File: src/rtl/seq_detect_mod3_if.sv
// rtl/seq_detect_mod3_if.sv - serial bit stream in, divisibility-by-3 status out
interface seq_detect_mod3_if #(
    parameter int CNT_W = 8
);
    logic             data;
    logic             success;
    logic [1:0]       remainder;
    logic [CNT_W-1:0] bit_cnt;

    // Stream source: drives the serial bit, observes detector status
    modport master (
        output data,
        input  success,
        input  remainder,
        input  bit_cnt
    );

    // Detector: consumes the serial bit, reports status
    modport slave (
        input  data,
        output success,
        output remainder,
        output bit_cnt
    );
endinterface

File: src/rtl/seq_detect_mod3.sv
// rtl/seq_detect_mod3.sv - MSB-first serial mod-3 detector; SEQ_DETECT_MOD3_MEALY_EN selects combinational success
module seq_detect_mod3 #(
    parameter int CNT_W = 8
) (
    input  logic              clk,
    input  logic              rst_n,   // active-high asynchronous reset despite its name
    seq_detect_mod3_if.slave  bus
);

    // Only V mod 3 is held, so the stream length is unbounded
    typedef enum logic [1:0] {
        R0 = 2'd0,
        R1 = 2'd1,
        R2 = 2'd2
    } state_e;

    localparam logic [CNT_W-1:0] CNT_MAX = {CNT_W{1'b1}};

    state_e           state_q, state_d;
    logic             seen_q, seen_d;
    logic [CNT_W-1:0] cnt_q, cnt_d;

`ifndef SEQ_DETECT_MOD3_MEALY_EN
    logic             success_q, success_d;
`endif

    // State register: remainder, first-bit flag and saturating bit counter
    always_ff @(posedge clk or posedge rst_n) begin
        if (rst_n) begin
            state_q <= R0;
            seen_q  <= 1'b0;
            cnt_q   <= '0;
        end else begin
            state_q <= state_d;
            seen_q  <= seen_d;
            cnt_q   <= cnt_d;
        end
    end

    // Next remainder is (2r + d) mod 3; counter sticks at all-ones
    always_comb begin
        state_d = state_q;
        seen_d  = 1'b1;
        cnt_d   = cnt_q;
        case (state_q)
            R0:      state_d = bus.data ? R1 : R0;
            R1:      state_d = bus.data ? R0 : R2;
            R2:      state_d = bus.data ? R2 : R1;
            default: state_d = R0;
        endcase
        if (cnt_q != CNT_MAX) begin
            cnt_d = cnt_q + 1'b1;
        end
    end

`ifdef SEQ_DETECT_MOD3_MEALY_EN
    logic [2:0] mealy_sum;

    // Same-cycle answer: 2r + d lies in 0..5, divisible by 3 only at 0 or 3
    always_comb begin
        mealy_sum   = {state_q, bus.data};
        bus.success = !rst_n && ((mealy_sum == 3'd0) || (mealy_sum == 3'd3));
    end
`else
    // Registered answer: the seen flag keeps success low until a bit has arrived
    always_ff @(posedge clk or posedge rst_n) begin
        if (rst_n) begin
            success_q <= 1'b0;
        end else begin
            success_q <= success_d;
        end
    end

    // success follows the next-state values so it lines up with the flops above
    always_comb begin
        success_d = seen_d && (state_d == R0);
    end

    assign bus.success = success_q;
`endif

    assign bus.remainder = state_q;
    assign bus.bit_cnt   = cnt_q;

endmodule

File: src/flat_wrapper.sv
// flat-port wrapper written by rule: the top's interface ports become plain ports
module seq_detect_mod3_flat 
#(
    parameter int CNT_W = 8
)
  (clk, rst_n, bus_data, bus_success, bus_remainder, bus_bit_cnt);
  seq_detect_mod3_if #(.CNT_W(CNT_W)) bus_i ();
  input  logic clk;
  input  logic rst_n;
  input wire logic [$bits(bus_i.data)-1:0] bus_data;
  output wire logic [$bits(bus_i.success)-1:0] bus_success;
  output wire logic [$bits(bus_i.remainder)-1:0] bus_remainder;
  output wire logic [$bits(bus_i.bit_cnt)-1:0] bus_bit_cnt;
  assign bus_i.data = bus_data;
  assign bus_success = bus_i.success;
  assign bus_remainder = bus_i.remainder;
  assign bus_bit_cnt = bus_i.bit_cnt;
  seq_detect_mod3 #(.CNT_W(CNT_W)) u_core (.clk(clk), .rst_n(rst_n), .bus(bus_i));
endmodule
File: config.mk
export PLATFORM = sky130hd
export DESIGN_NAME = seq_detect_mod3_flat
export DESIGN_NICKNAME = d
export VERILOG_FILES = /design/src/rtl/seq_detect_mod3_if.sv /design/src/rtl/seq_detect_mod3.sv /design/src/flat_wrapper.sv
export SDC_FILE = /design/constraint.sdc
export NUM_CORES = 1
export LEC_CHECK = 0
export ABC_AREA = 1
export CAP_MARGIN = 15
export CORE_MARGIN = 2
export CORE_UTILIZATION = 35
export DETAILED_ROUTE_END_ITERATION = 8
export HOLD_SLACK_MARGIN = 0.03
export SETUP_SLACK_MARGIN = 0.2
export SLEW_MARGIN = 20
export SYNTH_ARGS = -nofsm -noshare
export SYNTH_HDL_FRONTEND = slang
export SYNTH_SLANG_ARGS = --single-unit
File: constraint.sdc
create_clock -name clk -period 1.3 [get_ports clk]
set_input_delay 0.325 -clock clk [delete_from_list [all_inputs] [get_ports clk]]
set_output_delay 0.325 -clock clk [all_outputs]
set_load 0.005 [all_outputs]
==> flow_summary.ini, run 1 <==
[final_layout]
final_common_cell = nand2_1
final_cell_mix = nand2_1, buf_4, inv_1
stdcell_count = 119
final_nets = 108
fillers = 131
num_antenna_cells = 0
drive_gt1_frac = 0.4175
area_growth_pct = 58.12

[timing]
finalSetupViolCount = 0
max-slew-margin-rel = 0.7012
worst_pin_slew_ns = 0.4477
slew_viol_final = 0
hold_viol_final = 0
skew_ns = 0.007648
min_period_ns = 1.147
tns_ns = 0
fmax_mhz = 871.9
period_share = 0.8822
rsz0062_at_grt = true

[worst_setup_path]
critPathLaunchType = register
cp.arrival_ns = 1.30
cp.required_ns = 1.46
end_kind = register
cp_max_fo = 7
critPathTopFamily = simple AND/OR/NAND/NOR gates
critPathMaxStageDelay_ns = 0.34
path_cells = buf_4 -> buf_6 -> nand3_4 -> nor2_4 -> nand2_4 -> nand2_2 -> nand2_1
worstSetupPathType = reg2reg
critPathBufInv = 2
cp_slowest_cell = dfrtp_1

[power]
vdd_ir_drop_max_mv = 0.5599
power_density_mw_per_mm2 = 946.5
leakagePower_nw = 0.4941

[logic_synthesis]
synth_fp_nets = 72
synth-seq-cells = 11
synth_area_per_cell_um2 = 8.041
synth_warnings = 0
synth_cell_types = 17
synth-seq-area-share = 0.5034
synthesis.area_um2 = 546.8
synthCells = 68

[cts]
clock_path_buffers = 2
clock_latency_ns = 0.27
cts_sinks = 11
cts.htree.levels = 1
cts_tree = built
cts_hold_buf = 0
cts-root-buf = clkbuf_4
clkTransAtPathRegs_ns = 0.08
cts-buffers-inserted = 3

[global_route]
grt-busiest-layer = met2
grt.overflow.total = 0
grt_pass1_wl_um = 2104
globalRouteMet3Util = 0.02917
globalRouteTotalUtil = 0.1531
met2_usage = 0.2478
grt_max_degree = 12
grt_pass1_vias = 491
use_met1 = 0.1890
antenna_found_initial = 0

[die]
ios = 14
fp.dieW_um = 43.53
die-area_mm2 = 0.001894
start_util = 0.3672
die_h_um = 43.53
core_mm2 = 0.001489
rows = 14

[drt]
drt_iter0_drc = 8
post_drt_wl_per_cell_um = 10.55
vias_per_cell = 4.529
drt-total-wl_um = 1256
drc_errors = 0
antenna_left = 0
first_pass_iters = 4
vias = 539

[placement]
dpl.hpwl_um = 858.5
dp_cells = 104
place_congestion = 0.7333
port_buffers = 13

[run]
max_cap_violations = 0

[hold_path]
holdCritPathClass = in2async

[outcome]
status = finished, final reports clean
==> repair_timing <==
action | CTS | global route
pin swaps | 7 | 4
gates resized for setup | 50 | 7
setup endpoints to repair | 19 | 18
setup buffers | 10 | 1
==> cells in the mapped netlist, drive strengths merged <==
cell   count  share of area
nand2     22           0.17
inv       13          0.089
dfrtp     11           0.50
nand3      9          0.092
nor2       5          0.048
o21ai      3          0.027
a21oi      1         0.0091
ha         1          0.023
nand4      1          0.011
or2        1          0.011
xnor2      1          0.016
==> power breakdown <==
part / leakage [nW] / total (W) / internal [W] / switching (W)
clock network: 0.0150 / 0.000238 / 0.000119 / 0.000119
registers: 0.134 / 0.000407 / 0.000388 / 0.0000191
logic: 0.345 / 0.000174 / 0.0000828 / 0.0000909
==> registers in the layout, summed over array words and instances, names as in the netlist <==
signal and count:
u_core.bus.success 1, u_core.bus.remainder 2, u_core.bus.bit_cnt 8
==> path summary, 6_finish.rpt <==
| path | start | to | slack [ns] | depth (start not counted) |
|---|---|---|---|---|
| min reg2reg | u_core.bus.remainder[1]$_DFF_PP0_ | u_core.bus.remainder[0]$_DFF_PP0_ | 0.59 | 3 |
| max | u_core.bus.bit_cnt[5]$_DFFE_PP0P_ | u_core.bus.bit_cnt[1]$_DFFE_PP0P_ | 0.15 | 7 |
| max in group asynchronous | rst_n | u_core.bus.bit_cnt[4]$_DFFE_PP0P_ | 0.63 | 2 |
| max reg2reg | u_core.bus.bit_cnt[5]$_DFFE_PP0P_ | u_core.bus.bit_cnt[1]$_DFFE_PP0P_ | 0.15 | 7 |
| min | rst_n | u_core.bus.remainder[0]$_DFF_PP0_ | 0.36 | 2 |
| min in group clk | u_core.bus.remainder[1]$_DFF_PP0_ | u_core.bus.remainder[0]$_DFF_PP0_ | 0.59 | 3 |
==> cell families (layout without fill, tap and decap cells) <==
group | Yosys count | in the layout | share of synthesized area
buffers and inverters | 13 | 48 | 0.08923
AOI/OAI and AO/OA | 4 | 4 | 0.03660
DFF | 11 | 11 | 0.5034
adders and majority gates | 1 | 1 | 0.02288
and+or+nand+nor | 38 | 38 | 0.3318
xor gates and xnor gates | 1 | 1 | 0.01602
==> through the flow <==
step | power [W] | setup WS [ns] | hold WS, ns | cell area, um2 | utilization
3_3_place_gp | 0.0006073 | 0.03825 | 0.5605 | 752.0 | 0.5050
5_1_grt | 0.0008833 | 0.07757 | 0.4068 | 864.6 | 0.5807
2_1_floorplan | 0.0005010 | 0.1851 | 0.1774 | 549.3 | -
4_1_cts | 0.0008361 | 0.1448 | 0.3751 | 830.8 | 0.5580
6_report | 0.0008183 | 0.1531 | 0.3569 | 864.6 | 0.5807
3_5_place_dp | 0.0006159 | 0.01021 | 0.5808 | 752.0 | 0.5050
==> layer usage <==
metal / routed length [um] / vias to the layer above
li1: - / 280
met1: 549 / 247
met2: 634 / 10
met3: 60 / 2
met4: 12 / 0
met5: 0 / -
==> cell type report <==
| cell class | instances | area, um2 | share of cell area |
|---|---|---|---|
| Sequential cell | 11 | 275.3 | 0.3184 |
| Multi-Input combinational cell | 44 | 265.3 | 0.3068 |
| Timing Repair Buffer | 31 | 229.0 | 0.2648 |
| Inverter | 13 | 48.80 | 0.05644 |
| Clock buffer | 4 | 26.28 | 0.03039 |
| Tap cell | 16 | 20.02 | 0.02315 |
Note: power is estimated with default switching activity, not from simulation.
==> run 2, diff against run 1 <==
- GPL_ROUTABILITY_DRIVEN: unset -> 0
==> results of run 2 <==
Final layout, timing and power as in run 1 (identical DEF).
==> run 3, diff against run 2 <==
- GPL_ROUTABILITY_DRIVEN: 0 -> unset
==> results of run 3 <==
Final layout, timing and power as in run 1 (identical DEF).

...

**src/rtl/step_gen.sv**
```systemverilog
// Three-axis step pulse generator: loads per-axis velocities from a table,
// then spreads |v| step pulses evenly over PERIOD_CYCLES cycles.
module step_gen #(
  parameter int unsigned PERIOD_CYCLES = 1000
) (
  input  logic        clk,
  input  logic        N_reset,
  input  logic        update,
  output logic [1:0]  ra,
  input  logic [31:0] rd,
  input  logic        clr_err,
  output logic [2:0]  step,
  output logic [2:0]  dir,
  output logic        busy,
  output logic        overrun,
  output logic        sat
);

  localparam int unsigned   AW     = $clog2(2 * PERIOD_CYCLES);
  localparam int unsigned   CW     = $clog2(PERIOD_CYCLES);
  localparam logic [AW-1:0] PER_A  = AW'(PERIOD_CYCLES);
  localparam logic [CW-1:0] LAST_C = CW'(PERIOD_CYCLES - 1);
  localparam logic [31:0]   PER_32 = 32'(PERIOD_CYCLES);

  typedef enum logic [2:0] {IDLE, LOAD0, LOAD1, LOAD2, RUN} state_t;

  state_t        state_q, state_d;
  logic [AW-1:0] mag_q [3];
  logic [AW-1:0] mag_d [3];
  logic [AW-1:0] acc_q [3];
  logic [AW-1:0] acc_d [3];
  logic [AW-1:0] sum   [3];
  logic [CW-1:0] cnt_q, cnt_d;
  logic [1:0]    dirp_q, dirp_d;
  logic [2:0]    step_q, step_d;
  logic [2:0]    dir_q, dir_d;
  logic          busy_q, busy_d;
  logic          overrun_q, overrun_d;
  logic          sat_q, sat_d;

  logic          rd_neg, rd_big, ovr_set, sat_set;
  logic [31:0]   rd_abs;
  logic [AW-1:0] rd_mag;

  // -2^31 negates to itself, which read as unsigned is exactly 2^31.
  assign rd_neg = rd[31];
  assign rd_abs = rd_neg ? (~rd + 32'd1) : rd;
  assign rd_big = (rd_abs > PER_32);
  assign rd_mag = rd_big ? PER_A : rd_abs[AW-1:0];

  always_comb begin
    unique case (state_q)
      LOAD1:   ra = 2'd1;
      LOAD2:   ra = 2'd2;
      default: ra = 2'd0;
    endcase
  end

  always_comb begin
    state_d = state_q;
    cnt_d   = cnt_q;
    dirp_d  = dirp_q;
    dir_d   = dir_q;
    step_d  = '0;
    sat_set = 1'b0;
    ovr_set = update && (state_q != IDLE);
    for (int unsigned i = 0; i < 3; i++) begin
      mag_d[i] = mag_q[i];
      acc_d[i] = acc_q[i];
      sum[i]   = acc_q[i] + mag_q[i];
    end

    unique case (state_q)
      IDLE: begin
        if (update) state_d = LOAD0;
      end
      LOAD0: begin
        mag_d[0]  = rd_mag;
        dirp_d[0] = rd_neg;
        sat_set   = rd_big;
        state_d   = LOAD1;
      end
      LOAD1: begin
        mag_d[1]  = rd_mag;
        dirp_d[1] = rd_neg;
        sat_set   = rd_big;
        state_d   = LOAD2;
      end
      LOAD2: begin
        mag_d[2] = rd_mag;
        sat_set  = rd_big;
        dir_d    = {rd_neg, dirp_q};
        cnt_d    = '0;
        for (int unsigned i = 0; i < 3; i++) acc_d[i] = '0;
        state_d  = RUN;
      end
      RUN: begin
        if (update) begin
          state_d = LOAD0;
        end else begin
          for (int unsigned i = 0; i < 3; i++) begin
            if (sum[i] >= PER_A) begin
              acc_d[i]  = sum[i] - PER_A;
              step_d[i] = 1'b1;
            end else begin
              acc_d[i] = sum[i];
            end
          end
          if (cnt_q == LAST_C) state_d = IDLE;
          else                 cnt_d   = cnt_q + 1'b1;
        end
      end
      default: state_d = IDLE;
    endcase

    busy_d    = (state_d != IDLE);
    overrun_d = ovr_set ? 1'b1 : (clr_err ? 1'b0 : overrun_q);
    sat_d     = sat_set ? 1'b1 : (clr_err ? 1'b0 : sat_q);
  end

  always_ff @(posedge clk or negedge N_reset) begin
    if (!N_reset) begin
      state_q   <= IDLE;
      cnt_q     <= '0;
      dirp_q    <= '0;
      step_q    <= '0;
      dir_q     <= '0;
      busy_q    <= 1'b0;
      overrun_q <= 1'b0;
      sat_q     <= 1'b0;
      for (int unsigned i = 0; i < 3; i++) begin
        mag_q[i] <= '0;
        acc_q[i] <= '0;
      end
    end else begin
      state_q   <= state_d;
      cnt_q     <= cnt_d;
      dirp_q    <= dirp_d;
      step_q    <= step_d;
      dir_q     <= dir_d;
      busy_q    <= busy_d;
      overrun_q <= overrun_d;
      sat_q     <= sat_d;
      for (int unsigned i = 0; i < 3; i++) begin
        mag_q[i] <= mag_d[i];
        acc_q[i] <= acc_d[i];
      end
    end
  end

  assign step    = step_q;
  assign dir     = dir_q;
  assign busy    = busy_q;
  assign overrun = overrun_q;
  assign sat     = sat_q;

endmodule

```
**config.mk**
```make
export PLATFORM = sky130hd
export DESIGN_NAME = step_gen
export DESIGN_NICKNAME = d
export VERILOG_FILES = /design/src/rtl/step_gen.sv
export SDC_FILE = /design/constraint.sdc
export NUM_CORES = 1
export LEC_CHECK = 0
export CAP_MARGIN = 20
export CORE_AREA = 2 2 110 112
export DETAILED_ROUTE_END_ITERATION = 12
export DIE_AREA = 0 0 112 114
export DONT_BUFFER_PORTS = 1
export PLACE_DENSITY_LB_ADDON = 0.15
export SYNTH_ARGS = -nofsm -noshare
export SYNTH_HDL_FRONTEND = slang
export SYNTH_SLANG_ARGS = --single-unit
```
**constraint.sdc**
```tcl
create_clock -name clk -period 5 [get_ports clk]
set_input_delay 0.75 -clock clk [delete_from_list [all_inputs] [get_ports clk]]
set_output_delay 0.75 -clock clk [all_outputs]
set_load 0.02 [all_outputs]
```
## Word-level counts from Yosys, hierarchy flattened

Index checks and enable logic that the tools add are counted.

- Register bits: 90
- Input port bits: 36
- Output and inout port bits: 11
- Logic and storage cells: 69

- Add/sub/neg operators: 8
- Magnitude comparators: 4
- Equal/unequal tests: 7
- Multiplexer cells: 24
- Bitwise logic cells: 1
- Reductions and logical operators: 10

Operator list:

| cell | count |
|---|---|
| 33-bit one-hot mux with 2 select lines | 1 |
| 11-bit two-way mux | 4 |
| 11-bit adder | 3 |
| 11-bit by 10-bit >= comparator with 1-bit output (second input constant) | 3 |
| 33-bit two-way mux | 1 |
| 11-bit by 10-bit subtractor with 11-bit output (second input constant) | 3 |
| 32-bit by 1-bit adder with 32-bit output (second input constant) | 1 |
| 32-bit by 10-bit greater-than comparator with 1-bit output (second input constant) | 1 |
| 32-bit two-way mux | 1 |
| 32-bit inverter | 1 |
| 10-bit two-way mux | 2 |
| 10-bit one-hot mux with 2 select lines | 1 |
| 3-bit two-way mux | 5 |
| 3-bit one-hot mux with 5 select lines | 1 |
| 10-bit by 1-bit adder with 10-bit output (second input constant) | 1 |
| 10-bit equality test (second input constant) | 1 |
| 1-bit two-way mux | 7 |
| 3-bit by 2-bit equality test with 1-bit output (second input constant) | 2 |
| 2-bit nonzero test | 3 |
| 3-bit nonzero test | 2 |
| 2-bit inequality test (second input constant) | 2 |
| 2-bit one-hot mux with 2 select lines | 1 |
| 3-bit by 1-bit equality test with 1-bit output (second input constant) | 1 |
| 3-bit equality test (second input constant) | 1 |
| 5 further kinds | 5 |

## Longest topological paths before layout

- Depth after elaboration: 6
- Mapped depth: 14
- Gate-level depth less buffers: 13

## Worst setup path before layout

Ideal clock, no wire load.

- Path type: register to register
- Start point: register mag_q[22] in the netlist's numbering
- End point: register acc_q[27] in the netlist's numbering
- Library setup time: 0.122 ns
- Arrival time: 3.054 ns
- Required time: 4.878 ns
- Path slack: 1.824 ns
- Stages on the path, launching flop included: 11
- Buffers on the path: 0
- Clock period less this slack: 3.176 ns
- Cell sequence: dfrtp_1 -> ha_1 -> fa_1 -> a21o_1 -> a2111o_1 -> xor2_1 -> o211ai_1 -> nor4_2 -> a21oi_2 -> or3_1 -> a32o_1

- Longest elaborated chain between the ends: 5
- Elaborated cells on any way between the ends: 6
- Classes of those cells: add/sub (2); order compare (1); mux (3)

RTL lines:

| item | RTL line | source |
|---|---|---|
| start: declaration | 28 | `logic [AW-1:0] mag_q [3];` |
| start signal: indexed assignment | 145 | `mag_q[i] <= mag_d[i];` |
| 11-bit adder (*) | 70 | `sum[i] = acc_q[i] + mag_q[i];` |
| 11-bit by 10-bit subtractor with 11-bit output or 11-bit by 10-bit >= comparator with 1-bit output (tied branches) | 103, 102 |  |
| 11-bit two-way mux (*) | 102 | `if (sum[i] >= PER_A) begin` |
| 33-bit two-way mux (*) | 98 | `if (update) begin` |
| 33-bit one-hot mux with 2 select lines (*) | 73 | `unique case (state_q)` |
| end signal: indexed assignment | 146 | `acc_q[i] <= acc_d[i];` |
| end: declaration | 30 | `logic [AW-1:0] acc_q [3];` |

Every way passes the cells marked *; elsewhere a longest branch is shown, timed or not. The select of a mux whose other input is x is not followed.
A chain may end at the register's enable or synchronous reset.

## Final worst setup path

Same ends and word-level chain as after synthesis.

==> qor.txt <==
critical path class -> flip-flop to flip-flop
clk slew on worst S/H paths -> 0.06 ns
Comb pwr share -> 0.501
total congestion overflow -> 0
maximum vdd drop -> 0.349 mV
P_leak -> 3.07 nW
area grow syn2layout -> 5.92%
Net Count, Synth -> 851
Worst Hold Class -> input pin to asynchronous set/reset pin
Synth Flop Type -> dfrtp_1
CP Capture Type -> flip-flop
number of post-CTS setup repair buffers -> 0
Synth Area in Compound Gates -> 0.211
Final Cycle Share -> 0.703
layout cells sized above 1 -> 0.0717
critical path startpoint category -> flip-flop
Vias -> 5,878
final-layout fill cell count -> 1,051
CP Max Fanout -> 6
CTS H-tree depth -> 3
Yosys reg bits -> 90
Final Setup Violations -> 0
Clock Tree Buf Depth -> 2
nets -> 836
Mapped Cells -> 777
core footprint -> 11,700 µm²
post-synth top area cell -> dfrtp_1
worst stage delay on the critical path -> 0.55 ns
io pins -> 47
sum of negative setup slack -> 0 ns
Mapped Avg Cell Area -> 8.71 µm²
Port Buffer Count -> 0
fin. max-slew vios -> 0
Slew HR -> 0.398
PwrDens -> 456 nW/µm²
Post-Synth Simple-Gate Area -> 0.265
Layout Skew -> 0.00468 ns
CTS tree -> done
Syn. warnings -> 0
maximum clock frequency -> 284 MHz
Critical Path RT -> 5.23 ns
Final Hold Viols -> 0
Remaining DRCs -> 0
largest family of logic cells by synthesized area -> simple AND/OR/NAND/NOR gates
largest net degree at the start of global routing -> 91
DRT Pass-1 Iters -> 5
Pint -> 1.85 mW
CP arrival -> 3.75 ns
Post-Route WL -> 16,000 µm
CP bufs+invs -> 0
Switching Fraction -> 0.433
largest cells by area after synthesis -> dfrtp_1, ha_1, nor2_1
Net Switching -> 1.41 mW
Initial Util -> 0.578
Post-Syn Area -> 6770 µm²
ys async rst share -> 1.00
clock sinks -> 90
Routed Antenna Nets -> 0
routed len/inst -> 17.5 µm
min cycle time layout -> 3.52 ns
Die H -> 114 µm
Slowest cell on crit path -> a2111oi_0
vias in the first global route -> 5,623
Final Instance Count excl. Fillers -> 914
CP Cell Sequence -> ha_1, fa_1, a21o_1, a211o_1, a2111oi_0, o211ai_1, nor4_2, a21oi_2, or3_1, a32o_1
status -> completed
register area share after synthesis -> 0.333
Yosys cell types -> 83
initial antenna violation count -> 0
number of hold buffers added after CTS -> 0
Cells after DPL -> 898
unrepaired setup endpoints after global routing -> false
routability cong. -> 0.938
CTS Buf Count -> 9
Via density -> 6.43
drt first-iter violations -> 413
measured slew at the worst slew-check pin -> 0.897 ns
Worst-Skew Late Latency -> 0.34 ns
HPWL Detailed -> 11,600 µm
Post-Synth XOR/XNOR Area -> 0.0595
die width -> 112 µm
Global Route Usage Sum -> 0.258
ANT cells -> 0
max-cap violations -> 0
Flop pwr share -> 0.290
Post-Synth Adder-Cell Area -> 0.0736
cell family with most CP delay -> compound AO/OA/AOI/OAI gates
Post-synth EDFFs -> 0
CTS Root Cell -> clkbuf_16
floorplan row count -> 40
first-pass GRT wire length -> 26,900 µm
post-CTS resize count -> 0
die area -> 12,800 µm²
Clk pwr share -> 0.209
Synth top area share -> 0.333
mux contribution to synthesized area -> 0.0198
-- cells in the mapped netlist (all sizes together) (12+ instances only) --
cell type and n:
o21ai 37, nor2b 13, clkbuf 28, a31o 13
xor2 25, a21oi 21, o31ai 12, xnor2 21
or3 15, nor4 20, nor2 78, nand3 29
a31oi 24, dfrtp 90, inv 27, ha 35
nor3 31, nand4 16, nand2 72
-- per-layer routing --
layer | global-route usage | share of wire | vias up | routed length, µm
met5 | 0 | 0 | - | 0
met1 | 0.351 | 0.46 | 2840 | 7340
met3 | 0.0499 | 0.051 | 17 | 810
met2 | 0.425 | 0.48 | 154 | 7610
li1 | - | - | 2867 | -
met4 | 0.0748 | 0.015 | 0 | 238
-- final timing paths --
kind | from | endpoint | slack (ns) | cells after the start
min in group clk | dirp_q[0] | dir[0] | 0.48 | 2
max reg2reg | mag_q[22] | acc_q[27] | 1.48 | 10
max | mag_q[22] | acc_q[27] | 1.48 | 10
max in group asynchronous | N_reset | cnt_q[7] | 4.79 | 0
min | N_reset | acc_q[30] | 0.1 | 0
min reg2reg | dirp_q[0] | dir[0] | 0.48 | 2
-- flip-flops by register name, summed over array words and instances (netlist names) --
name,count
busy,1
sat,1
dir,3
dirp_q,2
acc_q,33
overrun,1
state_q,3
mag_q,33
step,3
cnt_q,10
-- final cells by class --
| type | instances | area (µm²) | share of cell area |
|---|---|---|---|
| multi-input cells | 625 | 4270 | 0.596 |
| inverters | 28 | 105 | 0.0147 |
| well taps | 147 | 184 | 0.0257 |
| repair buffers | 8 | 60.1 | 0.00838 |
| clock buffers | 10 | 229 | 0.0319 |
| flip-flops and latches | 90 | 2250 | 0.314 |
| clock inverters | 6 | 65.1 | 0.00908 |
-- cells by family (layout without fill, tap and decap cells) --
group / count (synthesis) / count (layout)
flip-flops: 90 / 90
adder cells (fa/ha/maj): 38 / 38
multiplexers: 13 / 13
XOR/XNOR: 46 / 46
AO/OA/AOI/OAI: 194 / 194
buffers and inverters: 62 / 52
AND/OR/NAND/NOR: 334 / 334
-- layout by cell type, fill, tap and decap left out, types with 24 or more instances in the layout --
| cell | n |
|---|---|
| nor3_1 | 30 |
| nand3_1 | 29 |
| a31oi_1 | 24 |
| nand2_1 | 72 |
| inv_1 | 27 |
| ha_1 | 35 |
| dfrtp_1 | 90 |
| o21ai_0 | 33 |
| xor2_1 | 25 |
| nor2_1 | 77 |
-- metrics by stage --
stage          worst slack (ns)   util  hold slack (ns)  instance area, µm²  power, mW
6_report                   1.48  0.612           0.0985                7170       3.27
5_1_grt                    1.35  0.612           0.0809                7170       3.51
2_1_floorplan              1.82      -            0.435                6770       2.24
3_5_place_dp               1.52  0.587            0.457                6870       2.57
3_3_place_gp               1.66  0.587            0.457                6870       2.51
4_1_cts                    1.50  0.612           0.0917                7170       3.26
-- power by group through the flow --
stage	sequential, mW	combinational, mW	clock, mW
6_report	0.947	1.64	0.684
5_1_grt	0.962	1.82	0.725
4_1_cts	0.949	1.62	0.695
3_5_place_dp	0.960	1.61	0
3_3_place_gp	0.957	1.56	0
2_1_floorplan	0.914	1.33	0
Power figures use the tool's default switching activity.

### Exercise instructions
All that is needed is a number: the count of lines in the listing that hold "operators".

### Output
2